## TASK
All lines in the data that hold the word "IDLE" need copying.

## SOURCE MATERIAL
..............................

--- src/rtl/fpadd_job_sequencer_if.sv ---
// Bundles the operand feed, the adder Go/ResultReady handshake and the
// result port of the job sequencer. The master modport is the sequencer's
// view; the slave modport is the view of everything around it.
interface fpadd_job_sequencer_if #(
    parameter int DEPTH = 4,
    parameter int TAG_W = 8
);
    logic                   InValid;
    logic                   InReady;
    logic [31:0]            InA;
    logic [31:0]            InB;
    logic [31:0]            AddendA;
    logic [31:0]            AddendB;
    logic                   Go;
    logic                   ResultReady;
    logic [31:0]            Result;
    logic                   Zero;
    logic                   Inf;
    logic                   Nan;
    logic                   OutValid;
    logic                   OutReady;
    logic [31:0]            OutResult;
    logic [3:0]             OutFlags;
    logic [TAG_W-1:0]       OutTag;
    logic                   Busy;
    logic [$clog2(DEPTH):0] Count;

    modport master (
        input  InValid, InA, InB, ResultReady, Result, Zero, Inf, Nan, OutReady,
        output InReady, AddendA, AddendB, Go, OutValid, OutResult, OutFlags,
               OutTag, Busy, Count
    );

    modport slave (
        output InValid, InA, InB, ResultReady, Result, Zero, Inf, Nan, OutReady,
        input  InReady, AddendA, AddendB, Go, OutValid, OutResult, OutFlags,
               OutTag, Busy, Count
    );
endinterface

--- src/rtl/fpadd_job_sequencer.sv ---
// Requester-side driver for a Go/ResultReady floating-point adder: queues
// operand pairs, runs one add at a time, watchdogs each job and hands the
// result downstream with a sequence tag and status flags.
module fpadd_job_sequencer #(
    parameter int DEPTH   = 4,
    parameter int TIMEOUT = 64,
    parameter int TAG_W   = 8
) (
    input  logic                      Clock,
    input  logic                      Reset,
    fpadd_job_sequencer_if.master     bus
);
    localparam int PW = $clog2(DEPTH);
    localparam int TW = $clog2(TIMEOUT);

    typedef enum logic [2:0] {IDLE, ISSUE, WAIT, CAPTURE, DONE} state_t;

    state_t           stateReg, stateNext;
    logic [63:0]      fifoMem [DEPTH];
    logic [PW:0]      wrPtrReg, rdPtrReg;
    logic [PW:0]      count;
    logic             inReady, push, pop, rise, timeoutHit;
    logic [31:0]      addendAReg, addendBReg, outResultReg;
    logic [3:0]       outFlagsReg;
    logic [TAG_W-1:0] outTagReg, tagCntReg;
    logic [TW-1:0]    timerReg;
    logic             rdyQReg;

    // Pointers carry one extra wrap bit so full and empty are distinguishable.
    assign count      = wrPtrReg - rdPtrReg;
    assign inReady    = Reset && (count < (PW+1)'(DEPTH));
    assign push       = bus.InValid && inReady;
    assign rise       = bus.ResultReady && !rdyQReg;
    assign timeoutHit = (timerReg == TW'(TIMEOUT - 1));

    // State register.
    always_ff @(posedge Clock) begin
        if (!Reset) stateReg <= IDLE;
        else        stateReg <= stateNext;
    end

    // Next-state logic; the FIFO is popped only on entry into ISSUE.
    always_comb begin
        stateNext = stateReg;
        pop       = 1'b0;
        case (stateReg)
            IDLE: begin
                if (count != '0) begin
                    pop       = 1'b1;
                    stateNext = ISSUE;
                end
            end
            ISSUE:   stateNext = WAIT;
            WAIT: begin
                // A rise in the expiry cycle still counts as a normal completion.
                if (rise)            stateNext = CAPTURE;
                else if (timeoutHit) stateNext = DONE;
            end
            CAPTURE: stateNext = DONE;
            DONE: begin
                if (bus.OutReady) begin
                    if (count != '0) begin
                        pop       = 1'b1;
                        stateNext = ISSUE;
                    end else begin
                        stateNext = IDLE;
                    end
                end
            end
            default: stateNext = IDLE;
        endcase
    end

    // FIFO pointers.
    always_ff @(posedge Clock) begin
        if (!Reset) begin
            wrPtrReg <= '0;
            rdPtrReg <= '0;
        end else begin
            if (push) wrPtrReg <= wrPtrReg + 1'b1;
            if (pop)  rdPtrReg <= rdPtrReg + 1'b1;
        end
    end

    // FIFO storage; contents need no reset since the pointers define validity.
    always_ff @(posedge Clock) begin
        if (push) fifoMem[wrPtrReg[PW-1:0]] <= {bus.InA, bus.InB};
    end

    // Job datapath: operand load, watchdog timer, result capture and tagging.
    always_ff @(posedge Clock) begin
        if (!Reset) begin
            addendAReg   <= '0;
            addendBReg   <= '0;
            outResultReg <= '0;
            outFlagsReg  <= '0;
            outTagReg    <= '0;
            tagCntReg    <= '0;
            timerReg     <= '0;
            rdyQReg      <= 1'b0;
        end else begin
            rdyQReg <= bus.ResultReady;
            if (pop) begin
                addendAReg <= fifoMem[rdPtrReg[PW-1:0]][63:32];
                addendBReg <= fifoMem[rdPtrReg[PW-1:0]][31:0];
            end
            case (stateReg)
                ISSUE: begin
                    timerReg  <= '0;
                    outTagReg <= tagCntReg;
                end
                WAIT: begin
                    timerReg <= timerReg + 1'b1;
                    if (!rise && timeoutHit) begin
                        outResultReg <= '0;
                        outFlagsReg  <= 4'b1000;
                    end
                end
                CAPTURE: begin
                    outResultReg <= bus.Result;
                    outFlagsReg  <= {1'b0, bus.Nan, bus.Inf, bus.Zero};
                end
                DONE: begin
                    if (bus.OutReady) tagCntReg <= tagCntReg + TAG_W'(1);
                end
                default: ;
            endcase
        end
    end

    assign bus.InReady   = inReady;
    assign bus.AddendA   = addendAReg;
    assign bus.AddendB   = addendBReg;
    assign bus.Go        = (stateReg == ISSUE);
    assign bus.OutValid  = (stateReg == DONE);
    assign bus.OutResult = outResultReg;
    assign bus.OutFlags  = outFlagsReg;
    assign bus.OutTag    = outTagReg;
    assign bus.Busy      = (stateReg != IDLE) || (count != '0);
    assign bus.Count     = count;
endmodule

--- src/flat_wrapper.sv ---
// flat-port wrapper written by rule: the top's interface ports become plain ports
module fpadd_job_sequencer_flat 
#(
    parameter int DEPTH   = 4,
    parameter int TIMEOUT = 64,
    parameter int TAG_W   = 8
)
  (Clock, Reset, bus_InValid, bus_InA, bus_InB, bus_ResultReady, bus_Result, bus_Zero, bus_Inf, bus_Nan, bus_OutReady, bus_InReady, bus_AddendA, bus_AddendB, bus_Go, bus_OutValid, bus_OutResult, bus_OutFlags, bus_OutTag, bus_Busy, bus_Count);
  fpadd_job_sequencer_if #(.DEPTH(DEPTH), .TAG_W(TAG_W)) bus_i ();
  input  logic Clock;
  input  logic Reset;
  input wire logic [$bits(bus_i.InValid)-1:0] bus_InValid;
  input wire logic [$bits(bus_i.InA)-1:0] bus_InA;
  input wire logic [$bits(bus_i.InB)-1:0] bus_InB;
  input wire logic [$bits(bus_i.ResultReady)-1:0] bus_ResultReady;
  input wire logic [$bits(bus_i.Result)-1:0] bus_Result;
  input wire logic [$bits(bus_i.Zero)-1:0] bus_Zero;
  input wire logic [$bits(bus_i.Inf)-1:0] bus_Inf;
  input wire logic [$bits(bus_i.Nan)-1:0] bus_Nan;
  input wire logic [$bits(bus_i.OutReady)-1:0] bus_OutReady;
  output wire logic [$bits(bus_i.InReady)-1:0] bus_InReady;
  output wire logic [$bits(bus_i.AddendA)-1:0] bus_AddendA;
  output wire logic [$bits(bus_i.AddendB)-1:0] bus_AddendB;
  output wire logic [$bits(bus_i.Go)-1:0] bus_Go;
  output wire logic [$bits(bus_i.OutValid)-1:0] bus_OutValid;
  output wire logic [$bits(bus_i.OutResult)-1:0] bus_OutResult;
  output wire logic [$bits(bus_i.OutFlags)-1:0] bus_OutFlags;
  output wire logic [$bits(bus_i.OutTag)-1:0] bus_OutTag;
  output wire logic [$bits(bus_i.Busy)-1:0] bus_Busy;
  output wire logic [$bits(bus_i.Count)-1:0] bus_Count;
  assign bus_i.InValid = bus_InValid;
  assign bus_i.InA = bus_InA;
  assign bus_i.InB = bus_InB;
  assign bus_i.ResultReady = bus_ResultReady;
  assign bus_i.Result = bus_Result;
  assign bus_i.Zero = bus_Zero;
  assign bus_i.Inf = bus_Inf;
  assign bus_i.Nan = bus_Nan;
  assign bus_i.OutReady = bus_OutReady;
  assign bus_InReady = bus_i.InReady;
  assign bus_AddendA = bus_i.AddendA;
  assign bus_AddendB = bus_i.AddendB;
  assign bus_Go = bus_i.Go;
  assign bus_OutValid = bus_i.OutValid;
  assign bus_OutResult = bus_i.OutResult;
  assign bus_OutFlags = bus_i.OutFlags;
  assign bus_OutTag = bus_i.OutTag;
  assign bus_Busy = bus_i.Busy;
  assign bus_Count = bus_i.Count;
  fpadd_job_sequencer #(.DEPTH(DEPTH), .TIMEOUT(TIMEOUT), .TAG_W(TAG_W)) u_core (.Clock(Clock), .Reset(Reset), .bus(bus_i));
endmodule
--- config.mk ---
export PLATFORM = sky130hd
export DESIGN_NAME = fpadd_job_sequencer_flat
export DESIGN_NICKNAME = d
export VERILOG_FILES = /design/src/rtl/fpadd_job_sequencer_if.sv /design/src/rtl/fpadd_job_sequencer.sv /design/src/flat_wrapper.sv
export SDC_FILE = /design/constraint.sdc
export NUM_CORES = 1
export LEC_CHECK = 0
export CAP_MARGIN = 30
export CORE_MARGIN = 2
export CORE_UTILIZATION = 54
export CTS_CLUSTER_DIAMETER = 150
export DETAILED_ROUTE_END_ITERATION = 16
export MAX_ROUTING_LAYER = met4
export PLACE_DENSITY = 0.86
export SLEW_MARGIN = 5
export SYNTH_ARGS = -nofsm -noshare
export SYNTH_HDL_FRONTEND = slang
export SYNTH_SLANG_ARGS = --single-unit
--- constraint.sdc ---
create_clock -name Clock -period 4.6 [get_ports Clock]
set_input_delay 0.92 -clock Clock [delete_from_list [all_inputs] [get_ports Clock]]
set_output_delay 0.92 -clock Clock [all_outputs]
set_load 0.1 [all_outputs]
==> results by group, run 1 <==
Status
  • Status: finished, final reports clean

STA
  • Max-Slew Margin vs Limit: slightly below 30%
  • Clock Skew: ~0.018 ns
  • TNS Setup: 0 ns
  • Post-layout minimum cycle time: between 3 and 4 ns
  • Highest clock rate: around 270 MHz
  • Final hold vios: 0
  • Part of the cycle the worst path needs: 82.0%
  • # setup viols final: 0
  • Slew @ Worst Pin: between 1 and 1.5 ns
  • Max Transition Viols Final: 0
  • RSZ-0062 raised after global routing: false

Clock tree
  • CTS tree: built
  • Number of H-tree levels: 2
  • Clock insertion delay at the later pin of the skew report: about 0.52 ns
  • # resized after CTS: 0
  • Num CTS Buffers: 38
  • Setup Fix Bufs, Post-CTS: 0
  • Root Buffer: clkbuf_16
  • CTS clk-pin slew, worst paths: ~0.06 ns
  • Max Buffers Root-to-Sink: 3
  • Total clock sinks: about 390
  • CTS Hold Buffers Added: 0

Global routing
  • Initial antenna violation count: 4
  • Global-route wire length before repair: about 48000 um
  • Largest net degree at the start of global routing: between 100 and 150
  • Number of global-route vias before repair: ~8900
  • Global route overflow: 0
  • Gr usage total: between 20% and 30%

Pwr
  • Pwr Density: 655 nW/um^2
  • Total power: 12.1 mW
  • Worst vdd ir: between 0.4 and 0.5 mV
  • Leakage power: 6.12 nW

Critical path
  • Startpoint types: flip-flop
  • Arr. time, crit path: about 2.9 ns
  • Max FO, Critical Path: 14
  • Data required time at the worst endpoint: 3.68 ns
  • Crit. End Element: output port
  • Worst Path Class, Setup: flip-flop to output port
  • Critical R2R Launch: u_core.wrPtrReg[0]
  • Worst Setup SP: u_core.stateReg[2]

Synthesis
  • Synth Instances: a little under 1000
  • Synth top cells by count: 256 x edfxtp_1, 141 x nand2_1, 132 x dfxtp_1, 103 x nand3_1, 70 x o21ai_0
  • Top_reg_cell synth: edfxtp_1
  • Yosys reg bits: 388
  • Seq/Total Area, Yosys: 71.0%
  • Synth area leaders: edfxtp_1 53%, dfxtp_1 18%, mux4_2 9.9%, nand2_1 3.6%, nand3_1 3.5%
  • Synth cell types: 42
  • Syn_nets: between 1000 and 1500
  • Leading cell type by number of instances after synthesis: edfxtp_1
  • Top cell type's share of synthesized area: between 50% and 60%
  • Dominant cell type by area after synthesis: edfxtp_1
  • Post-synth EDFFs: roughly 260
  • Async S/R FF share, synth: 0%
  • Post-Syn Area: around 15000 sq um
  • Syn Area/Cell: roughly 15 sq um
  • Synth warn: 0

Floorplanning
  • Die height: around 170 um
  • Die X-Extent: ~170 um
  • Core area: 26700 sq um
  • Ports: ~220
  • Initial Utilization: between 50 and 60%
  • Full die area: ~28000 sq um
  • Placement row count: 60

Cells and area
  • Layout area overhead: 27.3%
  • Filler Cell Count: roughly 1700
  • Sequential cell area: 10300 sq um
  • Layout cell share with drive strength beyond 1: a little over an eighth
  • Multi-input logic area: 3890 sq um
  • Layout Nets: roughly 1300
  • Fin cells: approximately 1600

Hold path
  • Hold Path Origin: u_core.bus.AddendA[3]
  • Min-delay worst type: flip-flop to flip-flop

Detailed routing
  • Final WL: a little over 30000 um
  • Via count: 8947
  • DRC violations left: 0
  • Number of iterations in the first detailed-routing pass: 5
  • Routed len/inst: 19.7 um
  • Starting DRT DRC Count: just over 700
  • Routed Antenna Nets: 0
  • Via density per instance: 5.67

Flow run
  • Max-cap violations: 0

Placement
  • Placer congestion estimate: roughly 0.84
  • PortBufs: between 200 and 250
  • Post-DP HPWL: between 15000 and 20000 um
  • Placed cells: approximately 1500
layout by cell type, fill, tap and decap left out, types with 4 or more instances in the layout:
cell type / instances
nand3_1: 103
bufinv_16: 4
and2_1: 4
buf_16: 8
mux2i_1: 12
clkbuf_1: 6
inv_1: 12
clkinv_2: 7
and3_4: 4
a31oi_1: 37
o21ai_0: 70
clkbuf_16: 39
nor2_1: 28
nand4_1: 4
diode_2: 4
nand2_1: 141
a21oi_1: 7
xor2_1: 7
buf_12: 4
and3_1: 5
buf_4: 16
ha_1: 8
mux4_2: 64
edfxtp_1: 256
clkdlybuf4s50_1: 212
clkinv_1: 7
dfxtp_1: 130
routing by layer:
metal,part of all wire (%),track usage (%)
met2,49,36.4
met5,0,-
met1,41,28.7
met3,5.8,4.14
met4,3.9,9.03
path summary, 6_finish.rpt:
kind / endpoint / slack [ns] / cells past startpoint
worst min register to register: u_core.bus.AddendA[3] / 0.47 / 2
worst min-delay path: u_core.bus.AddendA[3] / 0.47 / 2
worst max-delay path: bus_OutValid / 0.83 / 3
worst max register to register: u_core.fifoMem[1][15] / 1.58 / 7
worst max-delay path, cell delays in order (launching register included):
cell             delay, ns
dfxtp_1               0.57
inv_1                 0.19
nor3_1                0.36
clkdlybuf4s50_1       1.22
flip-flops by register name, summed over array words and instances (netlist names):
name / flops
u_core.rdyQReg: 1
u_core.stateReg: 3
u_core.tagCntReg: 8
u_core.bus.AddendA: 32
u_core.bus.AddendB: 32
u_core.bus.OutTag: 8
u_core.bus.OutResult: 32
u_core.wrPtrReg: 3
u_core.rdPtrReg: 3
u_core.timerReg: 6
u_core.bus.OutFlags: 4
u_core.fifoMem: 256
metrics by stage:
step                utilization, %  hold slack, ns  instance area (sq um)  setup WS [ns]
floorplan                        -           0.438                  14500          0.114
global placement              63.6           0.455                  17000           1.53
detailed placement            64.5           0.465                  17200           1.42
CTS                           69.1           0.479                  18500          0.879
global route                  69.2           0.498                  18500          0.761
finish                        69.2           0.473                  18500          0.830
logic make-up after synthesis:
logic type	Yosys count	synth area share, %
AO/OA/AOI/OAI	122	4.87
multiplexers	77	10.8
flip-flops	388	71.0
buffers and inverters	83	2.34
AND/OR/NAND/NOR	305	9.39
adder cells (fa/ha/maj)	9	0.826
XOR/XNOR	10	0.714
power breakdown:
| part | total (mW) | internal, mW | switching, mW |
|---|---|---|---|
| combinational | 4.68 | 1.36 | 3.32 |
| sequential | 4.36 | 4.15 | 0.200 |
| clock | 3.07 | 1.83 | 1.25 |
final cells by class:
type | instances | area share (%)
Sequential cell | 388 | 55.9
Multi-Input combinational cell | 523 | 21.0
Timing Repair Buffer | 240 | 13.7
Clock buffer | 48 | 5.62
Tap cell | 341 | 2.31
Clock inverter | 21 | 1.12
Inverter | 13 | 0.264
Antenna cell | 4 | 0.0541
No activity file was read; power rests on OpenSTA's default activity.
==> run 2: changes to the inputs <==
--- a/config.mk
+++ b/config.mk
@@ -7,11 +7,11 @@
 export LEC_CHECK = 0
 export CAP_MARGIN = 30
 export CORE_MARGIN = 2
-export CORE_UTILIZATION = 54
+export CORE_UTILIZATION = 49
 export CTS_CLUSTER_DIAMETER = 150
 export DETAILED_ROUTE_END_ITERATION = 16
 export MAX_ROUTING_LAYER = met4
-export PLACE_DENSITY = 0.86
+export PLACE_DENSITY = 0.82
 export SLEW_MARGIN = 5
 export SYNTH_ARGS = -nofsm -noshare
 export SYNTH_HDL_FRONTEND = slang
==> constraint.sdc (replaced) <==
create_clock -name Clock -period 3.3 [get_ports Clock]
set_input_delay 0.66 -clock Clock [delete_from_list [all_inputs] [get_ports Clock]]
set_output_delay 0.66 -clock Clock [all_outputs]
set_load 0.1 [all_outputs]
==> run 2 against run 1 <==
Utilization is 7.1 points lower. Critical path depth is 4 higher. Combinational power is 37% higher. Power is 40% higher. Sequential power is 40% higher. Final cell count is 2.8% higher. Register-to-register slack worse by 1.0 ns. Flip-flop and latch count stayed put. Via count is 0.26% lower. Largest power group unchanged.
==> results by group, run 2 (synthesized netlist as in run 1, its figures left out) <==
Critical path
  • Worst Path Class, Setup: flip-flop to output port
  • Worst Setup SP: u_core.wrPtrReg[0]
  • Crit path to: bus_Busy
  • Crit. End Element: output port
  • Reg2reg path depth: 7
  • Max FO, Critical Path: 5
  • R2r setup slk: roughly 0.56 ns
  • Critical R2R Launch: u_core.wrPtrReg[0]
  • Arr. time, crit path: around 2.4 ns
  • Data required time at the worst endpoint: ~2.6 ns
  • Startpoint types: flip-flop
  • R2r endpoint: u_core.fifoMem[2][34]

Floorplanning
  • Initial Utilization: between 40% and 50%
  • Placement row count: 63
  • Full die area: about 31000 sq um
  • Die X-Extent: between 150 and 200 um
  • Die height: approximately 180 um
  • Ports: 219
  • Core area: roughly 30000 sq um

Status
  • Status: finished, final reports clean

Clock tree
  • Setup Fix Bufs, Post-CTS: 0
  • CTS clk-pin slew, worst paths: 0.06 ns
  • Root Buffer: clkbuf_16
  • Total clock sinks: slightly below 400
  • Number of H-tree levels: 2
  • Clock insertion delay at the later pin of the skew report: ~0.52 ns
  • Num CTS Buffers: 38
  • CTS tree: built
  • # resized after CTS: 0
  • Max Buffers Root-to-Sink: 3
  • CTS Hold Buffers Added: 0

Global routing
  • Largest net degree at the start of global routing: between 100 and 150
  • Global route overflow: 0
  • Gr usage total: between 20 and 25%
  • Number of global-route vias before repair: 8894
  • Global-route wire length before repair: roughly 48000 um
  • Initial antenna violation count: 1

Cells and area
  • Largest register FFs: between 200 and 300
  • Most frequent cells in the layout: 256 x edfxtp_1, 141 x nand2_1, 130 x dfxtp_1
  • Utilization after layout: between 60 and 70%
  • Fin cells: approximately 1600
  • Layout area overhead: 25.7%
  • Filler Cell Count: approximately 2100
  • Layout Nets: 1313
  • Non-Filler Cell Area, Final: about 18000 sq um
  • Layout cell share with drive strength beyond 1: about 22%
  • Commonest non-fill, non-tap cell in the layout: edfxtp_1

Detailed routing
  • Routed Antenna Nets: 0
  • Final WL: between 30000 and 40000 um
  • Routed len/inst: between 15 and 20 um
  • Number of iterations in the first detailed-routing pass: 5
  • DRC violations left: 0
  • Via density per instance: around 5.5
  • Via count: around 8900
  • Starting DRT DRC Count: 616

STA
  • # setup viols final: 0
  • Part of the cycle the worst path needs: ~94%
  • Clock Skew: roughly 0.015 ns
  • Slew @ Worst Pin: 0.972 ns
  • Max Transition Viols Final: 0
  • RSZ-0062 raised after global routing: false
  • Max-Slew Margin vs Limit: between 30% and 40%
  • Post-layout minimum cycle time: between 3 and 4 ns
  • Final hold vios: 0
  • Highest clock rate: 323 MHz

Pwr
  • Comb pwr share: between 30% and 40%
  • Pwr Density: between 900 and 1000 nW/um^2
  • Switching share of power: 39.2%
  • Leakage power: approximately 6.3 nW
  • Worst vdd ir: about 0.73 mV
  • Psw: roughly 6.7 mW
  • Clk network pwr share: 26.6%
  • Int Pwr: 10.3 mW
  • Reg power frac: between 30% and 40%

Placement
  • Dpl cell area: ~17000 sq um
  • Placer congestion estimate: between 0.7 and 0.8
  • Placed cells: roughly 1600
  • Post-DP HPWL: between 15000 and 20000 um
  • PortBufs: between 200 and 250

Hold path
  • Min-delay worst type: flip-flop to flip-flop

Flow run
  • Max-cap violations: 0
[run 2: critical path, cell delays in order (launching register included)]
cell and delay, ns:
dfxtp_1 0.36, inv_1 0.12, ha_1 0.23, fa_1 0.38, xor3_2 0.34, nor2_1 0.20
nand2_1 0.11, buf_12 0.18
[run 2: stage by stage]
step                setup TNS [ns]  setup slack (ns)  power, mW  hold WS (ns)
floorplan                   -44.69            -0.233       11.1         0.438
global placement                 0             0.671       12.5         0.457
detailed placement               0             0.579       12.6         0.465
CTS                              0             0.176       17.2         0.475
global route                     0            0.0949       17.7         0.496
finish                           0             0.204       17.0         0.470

..............................

## SOLVED EXERCISE
    typedef enum logic [2:0] {IDLE, ISSUE, WAIT, CAPTURE, DONE} state_t;
        if (!Reset) stateReg <= IDLE;
            IDLE: begin
                        stateNext = IDLE;
            default: stateNext = IDLE;
    assign bus.Busy      = (stateReg != IDLE) || (count != '0);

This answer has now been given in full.